Activity -> Return only the stretch of the material below that begins with the line containing "run 3: routing" and ends with the line containing "li1 | - | 1580 |", exactly; both of those lines belong to it.

========================================

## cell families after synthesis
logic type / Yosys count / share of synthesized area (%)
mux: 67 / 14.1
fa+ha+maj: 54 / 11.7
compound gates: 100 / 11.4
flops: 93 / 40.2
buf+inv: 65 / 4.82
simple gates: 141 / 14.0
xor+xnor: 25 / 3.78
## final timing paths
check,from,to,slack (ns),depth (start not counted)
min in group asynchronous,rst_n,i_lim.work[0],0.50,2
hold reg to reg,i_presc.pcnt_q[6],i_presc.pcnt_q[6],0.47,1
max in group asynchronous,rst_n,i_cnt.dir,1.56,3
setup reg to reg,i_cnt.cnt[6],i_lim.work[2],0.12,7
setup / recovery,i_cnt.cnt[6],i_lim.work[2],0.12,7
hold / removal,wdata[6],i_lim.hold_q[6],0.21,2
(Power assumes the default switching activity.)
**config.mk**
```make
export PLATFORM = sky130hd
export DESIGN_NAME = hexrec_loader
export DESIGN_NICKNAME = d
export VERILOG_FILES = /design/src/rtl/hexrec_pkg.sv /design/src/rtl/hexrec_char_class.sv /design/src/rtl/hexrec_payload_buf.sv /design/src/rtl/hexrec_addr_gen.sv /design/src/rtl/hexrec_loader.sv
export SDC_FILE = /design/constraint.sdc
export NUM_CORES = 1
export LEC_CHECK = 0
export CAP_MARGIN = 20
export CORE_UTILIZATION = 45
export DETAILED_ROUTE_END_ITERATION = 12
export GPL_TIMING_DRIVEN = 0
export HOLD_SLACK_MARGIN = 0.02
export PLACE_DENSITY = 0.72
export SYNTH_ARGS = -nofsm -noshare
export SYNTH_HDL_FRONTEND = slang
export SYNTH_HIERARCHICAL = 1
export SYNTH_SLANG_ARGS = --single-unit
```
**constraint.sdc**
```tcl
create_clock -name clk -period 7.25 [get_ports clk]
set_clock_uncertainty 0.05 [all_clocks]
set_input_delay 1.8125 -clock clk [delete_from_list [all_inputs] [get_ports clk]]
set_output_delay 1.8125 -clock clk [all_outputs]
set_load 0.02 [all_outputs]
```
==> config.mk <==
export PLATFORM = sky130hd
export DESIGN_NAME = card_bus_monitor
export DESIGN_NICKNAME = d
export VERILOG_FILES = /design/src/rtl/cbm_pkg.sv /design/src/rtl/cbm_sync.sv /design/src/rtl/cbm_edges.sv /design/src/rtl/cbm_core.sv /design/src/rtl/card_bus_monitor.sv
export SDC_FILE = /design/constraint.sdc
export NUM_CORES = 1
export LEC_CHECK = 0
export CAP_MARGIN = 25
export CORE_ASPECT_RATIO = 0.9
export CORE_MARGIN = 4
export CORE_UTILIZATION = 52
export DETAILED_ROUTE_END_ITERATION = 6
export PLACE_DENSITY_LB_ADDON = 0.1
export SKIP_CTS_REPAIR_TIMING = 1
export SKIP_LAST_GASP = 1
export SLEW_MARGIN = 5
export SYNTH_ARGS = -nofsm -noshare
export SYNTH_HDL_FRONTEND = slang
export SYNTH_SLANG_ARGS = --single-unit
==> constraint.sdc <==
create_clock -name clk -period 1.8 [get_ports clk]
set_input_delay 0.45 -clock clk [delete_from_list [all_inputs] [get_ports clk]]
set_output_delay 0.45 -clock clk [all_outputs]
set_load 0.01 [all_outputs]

========================================

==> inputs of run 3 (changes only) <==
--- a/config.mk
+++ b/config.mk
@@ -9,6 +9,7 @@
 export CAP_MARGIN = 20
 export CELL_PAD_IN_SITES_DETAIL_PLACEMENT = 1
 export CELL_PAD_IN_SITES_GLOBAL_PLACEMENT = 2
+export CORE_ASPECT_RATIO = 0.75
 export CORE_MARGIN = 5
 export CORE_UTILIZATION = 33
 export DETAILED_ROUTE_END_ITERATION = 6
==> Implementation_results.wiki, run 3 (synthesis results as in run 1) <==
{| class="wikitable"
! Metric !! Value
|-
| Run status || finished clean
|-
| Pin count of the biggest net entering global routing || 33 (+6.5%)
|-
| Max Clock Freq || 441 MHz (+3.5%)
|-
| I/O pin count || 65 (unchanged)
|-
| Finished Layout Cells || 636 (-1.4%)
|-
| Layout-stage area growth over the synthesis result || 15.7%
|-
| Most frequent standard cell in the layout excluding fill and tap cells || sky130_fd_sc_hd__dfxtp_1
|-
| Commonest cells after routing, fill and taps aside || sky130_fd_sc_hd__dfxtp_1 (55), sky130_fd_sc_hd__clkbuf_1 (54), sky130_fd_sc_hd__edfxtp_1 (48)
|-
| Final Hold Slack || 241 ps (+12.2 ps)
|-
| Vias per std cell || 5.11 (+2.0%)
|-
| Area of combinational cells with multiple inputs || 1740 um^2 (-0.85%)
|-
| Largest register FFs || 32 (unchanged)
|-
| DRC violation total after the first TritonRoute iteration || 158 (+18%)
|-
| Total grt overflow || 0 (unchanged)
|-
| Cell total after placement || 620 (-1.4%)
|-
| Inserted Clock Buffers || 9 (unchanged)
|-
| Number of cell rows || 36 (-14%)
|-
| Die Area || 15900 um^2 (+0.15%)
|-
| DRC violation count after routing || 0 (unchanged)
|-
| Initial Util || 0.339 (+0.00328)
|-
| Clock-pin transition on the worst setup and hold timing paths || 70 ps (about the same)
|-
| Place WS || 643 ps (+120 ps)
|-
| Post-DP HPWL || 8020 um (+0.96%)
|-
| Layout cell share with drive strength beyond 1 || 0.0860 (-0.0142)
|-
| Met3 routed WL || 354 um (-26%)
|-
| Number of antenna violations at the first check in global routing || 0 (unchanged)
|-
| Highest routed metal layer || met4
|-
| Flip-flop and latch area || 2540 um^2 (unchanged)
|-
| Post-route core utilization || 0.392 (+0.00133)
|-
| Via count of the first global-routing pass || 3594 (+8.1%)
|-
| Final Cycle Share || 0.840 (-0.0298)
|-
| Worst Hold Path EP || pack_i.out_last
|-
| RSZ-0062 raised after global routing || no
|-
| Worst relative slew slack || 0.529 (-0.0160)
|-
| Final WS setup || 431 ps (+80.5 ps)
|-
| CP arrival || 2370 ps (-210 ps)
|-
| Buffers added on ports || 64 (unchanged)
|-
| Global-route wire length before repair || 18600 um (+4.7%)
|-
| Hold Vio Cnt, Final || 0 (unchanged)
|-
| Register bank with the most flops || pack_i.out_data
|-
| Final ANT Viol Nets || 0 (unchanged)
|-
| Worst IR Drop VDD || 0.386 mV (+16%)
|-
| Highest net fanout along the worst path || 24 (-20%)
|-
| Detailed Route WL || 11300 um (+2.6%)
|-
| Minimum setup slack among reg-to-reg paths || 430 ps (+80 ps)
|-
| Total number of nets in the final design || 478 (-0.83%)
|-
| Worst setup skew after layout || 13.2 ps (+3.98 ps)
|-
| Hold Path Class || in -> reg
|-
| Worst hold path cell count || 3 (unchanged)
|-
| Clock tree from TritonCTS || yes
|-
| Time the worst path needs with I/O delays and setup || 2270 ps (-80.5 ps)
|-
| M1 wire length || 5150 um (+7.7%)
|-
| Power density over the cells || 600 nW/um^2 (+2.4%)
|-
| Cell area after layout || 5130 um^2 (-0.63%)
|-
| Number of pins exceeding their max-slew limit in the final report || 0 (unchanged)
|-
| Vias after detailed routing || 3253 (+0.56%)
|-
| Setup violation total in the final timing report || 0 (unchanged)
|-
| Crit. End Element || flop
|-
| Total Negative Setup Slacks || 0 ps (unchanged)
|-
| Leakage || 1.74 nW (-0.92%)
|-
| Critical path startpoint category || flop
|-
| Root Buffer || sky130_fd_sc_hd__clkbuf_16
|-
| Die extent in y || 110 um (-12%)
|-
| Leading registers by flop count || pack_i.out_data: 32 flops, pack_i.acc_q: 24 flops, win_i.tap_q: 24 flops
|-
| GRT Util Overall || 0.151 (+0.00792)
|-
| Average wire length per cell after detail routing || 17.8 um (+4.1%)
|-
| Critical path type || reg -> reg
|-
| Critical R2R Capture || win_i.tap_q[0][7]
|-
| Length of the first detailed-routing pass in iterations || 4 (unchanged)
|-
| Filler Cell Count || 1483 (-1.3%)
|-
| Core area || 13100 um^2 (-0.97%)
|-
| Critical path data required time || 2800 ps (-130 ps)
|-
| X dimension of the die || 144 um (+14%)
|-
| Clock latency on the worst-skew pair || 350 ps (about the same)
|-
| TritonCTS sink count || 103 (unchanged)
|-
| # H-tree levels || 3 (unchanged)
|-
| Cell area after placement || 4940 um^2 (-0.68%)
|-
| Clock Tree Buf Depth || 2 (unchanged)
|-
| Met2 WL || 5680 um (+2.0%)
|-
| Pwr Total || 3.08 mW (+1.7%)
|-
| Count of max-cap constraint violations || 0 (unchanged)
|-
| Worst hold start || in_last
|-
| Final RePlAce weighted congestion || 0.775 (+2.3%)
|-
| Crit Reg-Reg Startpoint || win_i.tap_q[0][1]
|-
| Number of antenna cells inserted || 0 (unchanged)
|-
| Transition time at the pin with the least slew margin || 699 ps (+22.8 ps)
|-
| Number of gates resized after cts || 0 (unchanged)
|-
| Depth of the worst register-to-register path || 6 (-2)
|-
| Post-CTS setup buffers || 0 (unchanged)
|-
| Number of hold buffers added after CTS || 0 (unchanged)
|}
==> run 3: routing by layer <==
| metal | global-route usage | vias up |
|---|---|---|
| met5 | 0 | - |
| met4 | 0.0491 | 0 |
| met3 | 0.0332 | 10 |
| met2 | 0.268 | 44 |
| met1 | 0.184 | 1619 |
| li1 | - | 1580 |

========================================

Task solution ->
==> run 3: routing by layer <==
| metal | global-route usage | vias up |
|---|---|---|
| met5 | 0 | - |
| met4 | 0.0491 | 0 |
| met3 | 0.0332 | 10 |
| met2 | 0.268 | 44 |
| met1 | 0.184 | 1619 |
| li1 | - | 1580 |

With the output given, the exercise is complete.